Chromatin Open/Close Logic in Cellular Reprogramming [ATAC-Seq]

The reprogramming of fibroblasts into pluripotent stem cells by Oct4, Sox2, Myc and Klf4 represents a unique system to understand the logic of cell fate decisions. The reprogramming process can be divided into initial, middle and maturation phases that are coupled to the ordered execution of multiple biological processes, of which one of the earliest is a mesenchymal to epithelial transition (MET). Yet, despite these critical insights, less is known about how the reprogramming factors alter the chromatin state to convert somatic cells back to pluripotent cells.

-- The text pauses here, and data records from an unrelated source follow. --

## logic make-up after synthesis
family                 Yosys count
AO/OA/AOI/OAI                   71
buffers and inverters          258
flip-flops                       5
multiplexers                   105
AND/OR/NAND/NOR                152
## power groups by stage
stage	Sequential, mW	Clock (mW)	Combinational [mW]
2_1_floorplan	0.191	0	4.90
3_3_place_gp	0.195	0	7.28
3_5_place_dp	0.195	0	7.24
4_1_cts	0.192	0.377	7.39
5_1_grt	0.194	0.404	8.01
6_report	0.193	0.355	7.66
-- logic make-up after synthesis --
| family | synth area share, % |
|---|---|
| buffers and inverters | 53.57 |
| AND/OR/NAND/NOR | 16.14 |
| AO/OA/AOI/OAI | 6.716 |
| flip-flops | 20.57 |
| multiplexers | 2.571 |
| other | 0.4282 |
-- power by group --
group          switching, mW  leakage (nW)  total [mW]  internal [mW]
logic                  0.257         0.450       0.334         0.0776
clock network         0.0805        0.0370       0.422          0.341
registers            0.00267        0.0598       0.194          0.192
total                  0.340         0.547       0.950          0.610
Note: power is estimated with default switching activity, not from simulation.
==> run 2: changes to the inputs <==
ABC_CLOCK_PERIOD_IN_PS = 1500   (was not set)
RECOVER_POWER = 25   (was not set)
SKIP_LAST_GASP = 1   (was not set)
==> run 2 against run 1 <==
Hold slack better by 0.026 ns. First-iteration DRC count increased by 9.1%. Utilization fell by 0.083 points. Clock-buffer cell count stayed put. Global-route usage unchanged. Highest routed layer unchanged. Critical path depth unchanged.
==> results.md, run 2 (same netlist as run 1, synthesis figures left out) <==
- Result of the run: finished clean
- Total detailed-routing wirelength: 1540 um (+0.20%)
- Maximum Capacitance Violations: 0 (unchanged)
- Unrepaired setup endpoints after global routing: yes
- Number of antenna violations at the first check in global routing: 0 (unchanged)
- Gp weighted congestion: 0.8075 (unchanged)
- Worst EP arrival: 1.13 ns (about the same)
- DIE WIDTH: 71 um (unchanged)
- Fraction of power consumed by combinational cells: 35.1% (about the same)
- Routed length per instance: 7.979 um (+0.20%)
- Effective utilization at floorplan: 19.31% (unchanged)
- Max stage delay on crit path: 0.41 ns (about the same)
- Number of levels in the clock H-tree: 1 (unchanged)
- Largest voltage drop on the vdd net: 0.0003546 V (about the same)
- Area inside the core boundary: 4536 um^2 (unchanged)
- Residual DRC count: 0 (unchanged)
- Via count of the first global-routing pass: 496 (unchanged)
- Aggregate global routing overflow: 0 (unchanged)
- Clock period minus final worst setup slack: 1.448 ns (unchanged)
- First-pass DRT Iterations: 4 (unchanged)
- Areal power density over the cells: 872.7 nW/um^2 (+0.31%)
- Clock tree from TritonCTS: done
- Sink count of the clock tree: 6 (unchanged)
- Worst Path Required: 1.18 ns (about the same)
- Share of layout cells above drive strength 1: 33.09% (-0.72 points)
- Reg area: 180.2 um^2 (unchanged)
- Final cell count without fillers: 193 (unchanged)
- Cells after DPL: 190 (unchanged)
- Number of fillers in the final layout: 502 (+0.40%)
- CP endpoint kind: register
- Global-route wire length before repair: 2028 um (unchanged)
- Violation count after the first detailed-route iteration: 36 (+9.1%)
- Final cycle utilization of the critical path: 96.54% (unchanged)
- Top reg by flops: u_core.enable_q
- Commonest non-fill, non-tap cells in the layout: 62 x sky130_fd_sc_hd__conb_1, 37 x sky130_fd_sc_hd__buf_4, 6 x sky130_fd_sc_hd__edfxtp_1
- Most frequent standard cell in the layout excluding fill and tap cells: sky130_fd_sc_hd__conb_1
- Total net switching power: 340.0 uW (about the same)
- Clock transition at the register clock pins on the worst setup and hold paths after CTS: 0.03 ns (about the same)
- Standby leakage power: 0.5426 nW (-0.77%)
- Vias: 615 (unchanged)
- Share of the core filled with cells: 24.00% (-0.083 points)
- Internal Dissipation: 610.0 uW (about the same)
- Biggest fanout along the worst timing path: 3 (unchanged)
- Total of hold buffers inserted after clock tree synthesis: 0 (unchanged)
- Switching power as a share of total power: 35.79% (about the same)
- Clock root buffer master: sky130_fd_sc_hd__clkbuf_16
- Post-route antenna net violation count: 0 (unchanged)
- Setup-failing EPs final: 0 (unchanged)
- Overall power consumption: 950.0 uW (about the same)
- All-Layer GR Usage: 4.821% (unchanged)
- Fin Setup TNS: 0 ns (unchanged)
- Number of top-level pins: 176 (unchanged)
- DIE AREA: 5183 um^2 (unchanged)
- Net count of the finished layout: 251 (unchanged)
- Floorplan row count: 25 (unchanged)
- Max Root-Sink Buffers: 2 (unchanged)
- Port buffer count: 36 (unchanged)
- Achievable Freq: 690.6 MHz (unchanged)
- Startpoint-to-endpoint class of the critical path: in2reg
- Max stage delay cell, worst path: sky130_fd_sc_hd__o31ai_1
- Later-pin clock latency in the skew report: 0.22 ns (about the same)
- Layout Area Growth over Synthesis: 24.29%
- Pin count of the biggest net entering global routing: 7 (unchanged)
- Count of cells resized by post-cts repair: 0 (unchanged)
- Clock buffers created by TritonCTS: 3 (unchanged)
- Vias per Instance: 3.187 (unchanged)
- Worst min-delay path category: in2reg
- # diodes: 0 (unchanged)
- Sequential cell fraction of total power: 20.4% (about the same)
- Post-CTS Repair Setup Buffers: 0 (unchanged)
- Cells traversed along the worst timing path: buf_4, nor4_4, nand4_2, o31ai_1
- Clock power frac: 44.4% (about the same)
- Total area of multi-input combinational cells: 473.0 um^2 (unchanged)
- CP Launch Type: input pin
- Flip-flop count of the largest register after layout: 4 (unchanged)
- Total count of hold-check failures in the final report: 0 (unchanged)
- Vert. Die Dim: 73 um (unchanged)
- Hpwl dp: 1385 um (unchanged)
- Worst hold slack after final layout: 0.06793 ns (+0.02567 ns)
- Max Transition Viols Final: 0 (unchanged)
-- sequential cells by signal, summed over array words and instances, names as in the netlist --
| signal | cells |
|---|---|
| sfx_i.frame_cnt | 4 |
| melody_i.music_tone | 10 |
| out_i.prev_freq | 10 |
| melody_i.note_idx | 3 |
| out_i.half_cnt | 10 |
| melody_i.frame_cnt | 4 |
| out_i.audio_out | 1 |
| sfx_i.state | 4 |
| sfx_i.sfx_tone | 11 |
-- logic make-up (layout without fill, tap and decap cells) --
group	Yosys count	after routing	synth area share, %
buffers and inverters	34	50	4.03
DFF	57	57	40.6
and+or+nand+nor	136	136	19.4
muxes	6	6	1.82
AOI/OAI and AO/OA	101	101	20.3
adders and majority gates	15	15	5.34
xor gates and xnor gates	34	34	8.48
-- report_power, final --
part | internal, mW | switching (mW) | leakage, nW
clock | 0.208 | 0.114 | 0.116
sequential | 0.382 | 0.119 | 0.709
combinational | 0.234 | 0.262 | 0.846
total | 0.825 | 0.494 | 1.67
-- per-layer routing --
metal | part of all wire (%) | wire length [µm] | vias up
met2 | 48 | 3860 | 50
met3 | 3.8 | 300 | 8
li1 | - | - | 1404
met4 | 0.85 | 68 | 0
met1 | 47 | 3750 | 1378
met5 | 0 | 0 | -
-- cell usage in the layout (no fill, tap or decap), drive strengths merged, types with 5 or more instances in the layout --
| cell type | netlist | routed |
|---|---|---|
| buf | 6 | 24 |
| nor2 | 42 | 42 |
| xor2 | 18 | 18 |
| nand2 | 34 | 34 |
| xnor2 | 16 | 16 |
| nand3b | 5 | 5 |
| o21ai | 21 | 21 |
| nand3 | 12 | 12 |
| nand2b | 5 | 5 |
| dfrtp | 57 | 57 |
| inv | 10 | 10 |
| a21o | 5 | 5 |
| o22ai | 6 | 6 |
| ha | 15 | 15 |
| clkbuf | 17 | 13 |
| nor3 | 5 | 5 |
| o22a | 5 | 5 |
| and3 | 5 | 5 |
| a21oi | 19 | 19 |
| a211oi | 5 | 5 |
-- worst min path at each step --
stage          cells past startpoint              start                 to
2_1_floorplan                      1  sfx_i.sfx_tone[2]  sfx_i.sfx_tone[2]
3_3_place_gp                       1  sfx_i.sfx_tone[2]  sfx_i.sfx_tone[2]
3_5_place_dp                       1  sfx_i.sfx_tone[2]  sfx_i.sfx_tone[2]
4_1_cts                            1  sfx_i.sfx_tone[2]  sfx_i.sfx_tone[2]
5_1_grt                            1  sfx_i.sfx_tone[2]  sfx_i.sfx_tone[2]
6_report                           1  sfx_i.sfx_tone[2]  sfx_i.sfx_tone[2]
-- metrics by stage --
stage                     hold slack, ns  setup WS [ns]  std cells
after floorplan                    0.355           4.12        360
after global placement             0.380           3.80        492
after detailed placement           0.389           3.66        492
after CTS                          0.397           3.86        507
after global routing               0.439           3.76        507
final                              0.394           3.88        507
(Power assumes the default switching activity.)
===== config.mk =====
export PLATFORM = sky130hd
export DESIGN_NAME = exponentiator_top
export DESIGN_NICKNAME = d
export VERILOG_FILES = /design/src/logic/ntm_ctrl_pkg.sv /design/src/logic/ntm_fixed_pkg.sv /design/src/logic/exponentiator_top.sv /design/src/logic/fixed_multiplier.sv /design/src/logic/scalar_exponentiator.sv /design/src/logic/vector_exponentiator.sv
export SDC_FILE = /design/constraint.sdc
export NUM_CORES = 2
export LEC_CHECK = 0
export BUFFER_PORTS_ARGS = -buffer_cell sky130_fd_sc_hd__buf_2
export CORE_ASPECT_RATIO = 1.75
export CORE_UTILIZATION = 41
export CTS_BUF_LIST = sky130_fd_sc_hd__clkbuf_4 sky130_fd_sc_hd__clkbuf_8 sky130_fd_sc_hd__clkbuf_16
export CTS_CLUSTER_DIAMETER = 60
export DETAILED_ROUTE_END_ITERATION = 16
export HOLD_SLACK_MARGIN = 0.06
export RECOVER_POWER = 25
export SYNTH_ARGS = -nofsm -noshare
export SYNTH_HDL_FRONTEND = slang
export SYNTH_SLANG_ARGS = --single-unit

===== constraint.sdc =====
create_clock -name CLK -period 12.9 [get_ports CLK]
set_input_delay 0.645 -clock CLK [delete_from_list [all_inputs] [get_ports CLK]]
set_output_delay 0.645 -clock CLK [all_outputs]
set_load 0.1 [all_outputs]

Here we report the global chromatin accessibility dynamics as cells reprogram from a somatic to a pluripotent state as assessed by assay for transposase-accessible chromatin with sequencing (ATAC-seq). We show that chromatin changes during reprogramming are defined by a fast initial wave of chromatin changes from accessible/open to inaccessible/closed (OC), which is followed by a slower opening up of chromatin from closed to open (CO), and ends with a climactic wave of CO. The initial OC wave includes loci enriched with motifs for AP-1, TEAD, RUNX and ETS-family transcription factors. Consistently, over-expression of one of the AP-1-family members c-Jun, c-Fos and Fra1blocked reprogramming. c-Jun inhibits reprogramming by preventing OSK-driven OC and skewing the overall OC-CO dynamics. Paradoxically, we show that Sox2 and to a less extent Oct4 and Klf4 are CO-, not OC-, mediators , suggesting that they must first activate potent OC factors to remodel chromatin. Indeed, we show that Sap30, a component of the Sin3 complex8, functions as such an OC factor. Together, our results reveal the chromatin accessibility logic during reprogramming and identify Sap30 as one of the first responders that help silence somatic genes.